Chinese researchers recently conducted an extensive, comprehensive review of 26 studies, concluding that the more omega-3 fatty acids from fish that a woman consumes, the lower her risk for breast cancer plummets. The studies involved a total of 880,000 adult women from countries across the world, 20,000 of whom were diagnosed with breast cancer. Overall, the researchers found that women in the studies who consumed the greatest amounts of omega-3s from fish were about 14% less at risk for developing breast cancer than women who consumed the least.
Omega-3 fatty acids are found in the highest concentrations in filets of oily fish, such as salmon. Unfortunately, a different type of omega-3s that’s found in plants did not have the same anti-cancer effect.
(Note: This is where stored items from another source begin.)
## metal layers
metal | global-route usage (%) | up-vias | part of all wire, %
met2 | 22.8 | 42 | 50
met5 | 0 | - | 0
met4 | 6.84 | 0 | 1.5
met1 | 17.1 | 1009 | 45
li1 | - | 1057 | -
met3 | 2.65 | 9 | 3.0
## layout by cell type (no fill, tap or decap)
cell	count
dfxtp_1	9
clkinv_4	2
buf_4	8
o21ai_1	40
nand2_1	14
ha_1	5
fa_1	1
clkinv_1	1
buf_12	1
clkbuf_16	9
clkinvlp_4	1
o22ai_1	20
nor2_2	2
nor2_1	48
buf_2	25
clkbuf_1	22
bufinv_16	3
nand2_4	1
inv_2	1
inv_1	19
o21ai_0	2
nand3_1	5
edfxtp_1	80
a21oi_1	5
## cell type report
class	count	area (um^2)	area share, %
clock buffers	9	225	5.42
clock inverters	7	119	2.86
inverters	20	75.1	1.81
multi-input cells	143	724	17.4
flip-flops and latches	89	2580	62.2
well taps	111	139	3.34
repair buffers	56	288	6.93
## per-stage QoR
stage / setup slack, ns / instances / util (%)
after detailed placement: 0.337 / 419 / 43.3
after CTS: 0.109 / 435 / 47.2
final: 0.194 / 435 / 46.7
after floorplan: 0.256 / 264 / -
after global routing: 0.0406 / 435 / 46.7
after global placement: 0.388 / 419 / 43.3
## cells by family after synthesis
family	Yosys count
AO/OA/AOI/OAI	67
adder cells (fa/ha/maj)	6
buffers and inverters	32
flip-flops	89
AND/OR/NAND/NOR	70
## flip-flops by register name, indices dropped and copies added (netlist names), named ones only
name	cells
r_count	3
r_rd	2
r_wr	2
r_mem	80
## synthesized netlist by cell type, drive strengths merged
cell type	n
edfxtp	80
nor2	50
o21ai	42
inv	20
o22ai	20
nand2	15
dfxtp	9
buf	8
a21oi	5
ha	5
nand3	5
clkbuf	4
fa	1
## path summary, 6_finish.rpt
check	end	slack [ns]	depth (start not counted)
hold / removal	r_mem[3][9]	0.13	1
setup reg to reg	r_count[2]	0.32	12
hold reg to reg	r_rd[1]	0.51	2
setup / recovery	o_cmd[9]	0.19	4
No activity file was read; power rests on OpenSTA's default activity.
<file path="src/rtl/lzd_pkg.sv">
// Shared constants and types for the LZJB decompressor.
package lzd_pkg;

    localparam int WINDOW_SIZE      = 1024;
    localparam int WIN_BITS         = $clog2(WINDOW_SIZE);
    localparam int BANK_DEPTH       = WINDOW_SIZE / 2;
    localparam int BANK_BITS        = WIN_BITS - 1;
    localparam int MAX_OUT_LENGTH   = 65536;
    localparam int LEN_W            = 17;
    localparam int LEN_BITS         = 6;
    localparam int LEN_MIN          = 3;
    localparam int FLAGS_PER_HEADER = 8;
    localparam int OFS_BITS         = 16 - LEN_BITS;
    localparam int MLEN_W           = 7;
    localparam int QUEUE_DEPTH      = 4;
    localparam int QUEUE_AW         = $clog2(QUEUE_DEPTH);
    localparam int QUEUE_CW         = QUEUE_AW + 1;

    typedef enum logic [1:0] {
        CMD_LIT,
        CMD_MATCH,
        CMD_ERR
    } t_cmd_kind;

    // One decoded token: literal byte, back reference or bad-offset report.
    typedef struct packed {
        t_cmd_kind             kind;
        logic [OFS_BITS-1:0]   data;  // literal byte in low bits, or back offset
        logic [MLEN_W-1:0]     len;   // match length after clamping
        logic                  done;  // token ends the block
    } t_cmd;

endpackage

</file>
<file path="src/rtl/lzd_front.sv">
// Front end: takes compressed bytes, parses headers and tokens, queues commands.
module lzd_front (
    input  logic                           i_clk,
    input  logic                           i_rst_n,
    input  logic                           i_in_valid,
    output logic                           o_in_ready,
    input  logic [7:0]                     i_comp_byte,
    input  logic                           i_block_start,
    input  logic [lzd_pkg::LEN_W-1:0]      i_out_length,
    input  logic                           i_full,
    output logic                           o_push,
    output lzd_pkg::t_cmd                  o_cmd
);

    logic [7:0]                  r_flag_byte, n_flag_byte;
    logic [3:0]                  r_flag_pos, n_flag_pos;
    logic [7:0]                  r_high, n_high;
    logic                        r_half, n_half;
    logic [lzd_pkg::LEN_W-1:0]   r_prod, n_prod;
    logic [lzd_pkg::LEN_W-1:0]   r_target, n_target;
    logic                        r_fin, n_fin;

    logic                        accept;
    logic [lzd_pkg::LEN_W-1:0]   len_clamped;
    logic [3:0]                  e_flag_pos;
    logic                        e_half;
    logic [lzd_pkg::LEN_W-1:0]   e_prod;
    logic [lzd_pkg::LEN_W-1:0]   e_target;
    logic                        e_fin;
    logic [lzd_pkg::LEN_W-1:0]   left;
    logic [lzd_pkg::MLEN_W-1:0]  mlen_raw;
    logic [lzd_pkg::MLEN_W-1:0]  mlen;
    logic [lzd_pkg::OFS_BITS-1:0] offset;

    assign o_in_ready = !i_full;
    assign accept     = i_in_valid && o_in_ready;

    assign len_clamped = (i_out_length > lzd_pkg::LEN_W'(lzd_pkg::MAX_OUT_LENGTH))
                       ? lzd_pkg::LEN_W'(lzd_pkg::MAX_OUT_LENGTH) : i_out_length;

    // block start wipes the parse state before this byte is looked at
    assign e_flag_pos = i_block_start ? 4'(lzd_pkg::FLAGS_PER_HEADER) : r_flag_pos;
    assign e_half     = i_block_start ? 1'b0 : r_half;
    assign e_prod     = i_block_start ? '0 : r_prod;
    assign e_target   = i_block_start ? len_clamped : r_target;
    assign e_fin      = i_block_start ? (len_clamped == '0) : r_fin;

    assign left     = e_target - e_prod;
    assign mlen_raw = lzd_pkg::MLEN_W'(r_high[7:8-lzd_pkg::LEN_BITS])
                    + lzd_pkg::MLEN_W'(lzd_pkg::LEN_MIN);
    assign mlen     = (lzd_pkg::LEN_W'(mlen_raw) > left) ? lzd_pkg::MLEN_W'(left) : mlen_raw;
    assign offset   = {r_high[lzd_pkg::OFS_BITS-9:0], i_comp_byte};

    always_comb begin
        n_flag_byte = r_flag_byte;
        n_flag_pos  = e_flag_pos;
        n_high      = r_high;
        n_half      = e_half;
        n_prod      = e_prod;
        n_target    = e_target;
        n_fin       = e_fin;
        o_push      = 1'b0;
        o_cmd.kind  = lzd_pkg::CMD_LIT;
        o_cmd.data  = lzd_pkg::OFS_BITS'(i_comp_byte);
        o_cmd.len   = '0;
        o_cmd.done  = 1'b0;
        if (!accept) begin
            n_flag_pos = r_flag_pos;
            n_half     = r_half;
            n_prod     = r_prod;
            n_target   = r_target;
            n_fin      = r_fin;
        end else if (!e_fin) begin
            if (e_flag_pos >= 4'(lzd_pkg::FLAGS_PER_HEADER)) begin
                n_flag_byte = i_comp_byte;
                n_flag_pos  = '0;
            end else if (!r_flag_byte[e_flag_pos[2:0]]) begin
                // literal
                n_flag_pos = e_flag_pos + 4'd1;
                n_prod     = e_prod + lzd_pkg::LEN_W'(1);
                n_fin      = (left <= lzd_pkg::LEN_W'(1));
                o_push     = 1'b1;
                o_cmd.kind = lzd_pkg::CMD_LIT;
                o_cmd.done = (left <= lzd_pkg::LEN_W'(1));
            end else if (!e_half) begin
                n_high = i_comp_byte;
                n_half = 1'b1;
            end else begin
                n_half     = 1'b0;
                n_flag_pos = e_flag_pos + 4'd1;
                o_push     = 1'b1;
                o_cmd.data = offset;
                if (offset == '0 || lzd_pkg::LEN_W'(offset) > e_prod) begin
                    o_cmd.kind = lzd_pkg::CMD_ERR;
                    n_fin      = 1'b1;
                end else begin
                    o_cmd.kind = lzd_pkg::CMD_MATCH;
                    o_cmd.len  = mlen;
                    o_cmd.done = (lzd_pkg::LEN_W'(mlen_raw) >= left);
                    n_prod     = e_prod + lzd_pkg::LEN_W'(mlen);
                    n_fin      = (lzd_pkg::LEN_W'(mlen_raw) >= left);
                end
            end
        end
    end

    always_ff @(posedge i_clk) begin
        if (!i_rst_n) begin
            r_flag_byte <= '0;
            r_flag_pos  <= 4'(lzd_pkg::FLAGS_PER_HEADER);
            r_high      <= '0;
            r_half      <= 1'b0;
            r_prod      <= '0;
            r_target    <= '0;
            r_fin       <= 1'b1;
        end else begin
            r_flag_byte <= n_flag_byte;
            r_flag_pos  <= n_flag_pos;
            r_high      <= n_high;
            r_half      <= n_half;
            r_prod      <= n_prod;
            r_target    <= n_target;
            r_fin       <= n_fin;
        end
    end

endmodule

</file>
<file path="config.mk">
export PLATFORM = sky130hd
export DESIGN_NAME = lzd_front
export DESIGN_NICKNAME = d
export VERILOG_FILES = /design/src/rtl/lzd_pkg.sv /design/src/rtl/lzd_front.sv
export SDC_FILE = /design/constraint.sdc
export NUM_CORES = 1
export LEC_CHECK = 0
export ABC_AREA = 1
export ABC_CLOCK_PERIOD_IN_PS = 9700
export BUFFER_PORTS_ARGS = -buffer_cell sky130_fd_sc_hd__buf_2
export CORE_UTILIZATION = 40
export CTS_CLUSTER_DIAMETER = 100
export DETAILED_ROUTE_END_ITERATION = 16
export SETUP_SLACK_MARGIN = 0.3
export SYNTH_ARGS = -nofsm -noshare
export SYNTH_HDL_FRONTEND = slang
export SYNTH_SLANG_ARGS = --single-unit
</file>
<file path="constraint.sdc">
create_clock -name i_clk -period 9.7 [get_ports i_clk]
set_clock_uncertainty 0.1 [all_clocks]
set_input_delay 1.94 -clock i_clk [delete_from_list [all_inputs] [get_ports i_clk]]
set_output_delay 1.94 -clock i_clk [all_outputs]
set_load 0.01 [all_outputs]
</file>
Proving Older Studies Wrong?
In 2009, a large-scale review of 48 studies was unable to conclude whether cancer or heart disease risk are influenced by the levels of omega-3 fatty acids a person consumes. Individuals in these studies received omega-3s through food, supplements or both. Although the researchers behind the report didn’t suggest that people shouldn’t eat omega-3s, they didn’t find enough evidence to suggest that they should, either.
However, it’s possible that these studies were inaccurate because they failed to look at what other types of fat individuals consumed aside from omega-3 fatty acids. A marked reduction in breast cancer risk was observed in a 2002 study for women who ate roughly the same amount of omega-3 fatty acids and omega-6 fatty acids.
Fish or Supplements
The new review by Chinese researchers looked at two types of studies: ones that assessed omega-3 intake based on the amount of fish eaten, and ones that did so using a blood test.
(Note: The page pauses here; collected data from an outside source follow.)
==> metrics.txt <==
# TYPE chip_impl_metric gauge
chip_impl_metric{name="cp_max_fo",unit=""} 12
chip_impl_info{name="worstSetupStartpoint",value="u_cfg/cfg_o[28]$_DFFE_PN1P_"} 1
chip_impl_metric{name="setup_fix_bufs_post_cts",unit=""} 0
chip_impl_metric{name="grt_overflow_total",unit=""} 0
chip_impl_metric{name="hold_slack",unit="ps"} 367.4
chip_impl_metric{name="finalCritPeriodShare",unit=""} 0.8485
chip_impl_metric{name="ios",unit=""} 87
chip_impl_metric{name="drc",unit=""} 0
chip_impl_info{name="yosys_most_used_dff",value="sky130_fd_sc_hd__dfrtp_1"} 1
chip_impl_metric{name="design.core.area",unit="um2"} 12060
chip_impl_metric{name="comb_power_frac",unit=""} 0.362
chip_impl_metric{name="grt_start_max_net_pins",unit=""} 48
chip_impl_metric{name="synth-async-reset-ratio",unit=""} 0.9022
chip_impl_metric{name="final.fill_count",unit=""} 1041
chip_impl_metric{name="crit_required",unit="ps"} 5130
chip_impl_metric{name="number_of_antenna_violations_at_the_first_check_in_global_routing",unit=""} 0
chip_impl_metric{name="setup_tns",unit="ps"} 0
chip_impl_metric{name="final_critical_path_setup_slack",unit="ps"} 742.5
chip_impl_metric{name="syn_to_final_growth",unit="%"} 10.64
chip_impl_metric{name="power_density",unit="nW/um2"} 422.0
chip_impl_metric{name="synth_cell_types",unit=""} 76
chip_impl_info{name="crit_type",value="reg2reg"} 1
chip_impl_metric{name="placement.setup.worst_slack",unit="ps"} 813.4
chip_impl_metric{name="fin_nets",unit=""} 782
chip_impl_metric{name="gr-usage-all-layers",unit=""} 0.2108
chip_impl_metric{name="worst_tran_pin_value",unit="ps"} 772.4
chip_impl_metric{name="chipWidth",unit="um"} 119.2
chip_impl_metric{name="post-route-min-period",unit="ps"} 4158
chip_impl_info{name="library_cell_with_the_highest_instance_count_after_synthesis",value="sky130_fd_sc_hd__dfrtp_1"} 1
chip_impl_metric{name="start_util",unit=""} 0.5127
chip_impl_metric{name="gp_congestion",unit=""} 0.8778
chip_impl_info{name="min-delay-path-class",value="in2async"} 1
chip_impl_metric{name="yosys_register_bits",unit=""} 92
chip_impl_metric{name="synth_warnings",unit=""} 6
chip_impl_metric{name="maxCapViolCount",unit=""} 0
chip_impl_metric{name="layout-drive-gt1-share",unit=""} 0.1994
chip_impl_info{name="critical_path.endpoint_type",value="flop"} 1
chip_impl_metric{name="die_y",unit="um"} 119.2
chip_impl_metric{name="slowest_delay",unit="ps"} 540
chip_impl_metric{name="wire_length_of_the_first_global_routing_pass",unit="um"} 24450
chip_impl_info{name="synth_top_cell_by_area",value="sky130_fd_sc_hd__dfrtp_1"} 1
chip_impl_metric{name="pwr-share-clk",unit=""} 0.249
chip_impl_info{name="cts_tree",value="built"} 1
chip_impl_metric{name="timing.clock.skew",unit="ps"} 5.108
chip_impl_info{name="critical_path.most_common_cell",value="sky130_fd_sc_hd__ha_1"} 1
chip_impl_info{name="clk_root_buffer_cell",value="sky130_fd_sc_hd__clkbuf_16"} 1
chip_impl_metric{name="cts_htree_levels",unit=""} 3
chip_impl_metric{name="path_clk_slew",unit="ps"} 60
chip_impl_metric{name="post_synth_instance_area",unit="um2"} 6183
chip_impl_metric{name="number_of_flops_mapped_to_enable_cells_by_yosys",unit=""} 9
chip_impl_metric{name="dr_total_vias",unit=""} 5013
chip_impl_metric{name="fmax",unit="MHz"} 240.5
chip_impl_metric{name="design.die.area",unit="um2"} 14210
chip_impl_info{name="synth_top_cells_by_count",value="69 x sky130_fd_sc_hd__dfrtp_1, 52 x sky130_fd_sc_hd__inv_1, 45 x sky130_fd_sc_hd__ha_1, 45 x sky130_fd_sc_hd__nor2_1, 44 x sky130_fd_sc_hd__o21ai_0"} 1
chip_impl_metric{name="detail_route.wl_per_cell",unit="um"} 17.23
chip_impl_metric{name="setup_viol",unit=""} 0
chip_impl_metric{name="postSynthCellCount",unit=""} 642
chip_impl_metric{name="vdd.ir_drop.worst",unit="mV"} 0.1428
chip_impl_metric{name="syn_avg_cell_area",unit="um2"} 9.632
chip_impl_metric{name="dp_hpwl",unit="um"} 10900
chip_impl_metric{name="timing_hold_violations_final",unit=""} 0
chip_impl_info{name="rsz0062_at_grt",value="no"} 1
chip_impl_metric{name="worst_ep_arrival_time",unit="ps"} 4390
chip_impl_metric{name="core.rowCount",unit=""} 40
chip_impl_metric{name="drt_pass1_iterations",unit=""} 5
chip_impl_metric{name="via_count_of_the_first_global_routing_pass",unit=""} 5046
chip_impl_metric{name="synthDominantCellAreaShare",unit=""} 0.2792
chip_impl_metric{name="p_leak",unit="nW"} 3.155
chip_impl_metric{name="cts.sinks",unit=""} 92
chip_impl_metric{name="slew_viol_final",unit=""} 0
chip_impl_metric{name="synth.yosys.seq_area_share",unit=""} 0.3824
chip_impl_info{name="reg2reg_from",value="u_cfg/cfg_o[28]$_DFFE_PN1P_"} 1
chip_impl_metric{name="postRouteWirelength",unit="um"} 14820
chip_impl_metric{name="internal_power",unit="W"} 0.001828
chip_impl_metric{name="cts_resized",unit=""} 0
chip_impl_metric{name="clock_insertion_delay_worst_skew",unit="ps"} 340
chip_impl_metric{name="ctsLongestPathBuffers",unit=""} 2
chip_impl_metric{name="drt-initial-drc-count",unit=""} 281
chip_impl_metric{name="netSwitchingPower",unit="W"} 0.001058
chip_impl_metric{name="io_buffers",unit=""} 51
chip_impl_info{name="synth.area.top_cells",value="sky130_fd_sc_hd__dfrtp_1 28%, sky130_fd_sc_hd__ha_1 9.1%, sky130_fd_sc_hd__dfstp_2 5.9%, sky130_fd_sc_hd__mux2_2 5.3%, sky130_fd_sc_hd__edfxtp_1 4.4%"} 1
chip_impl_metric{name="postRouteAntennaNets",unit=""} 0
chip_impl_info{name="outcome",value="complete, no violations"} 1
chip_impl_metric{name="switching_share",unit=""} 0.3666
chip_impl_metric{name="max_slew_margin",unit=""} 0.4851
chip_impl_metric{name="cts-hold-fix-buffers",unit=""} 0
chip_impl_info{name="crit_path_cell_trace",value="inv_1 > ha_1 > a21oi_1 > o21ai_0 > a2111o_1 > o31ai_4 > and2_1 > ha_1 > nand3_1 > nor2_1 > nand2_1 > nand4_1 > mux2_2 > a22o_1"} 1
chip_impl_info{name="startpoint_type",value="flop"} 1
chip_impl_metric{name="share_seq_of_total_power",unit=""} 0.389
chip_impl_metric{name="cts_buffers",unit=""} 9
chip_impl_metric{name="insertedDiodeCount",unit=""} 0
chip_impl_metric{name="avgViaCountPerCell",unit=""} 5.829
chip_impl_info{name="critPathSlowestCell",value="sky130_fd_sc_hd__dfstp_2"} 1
Overall, the researchers didn’t find a significant link between eating a lot of fish (of any kind, not just oily varieties) and breast cancer risk. Breaking the studies down by region, however, the researchers discovered that high fish intake was linked to reduced breast cancer risk in Asian populations. They suggested that Western populations may consume too little fish for a statistically significant breast cancer risk change to be detected.
The researchers agreed that the study results may have been influenced by pollutants, including heavy metals, mercury and pesticides, present in some of the fish consumed by study subjects. These pollutants may reduce the anti-cancer properties of omega-3 fatty acids or increase cancer risk on their own, according to the researchers.
The Bottom Line
Consuming plenty of omega-3 fatty acids, which are found in high concentrations in oily fish such as salmon, may significantly reduce your risk of developing breast cancer, according to a recent review of over 25 studies.
The full text of the review can be found online in the British Medical Journal.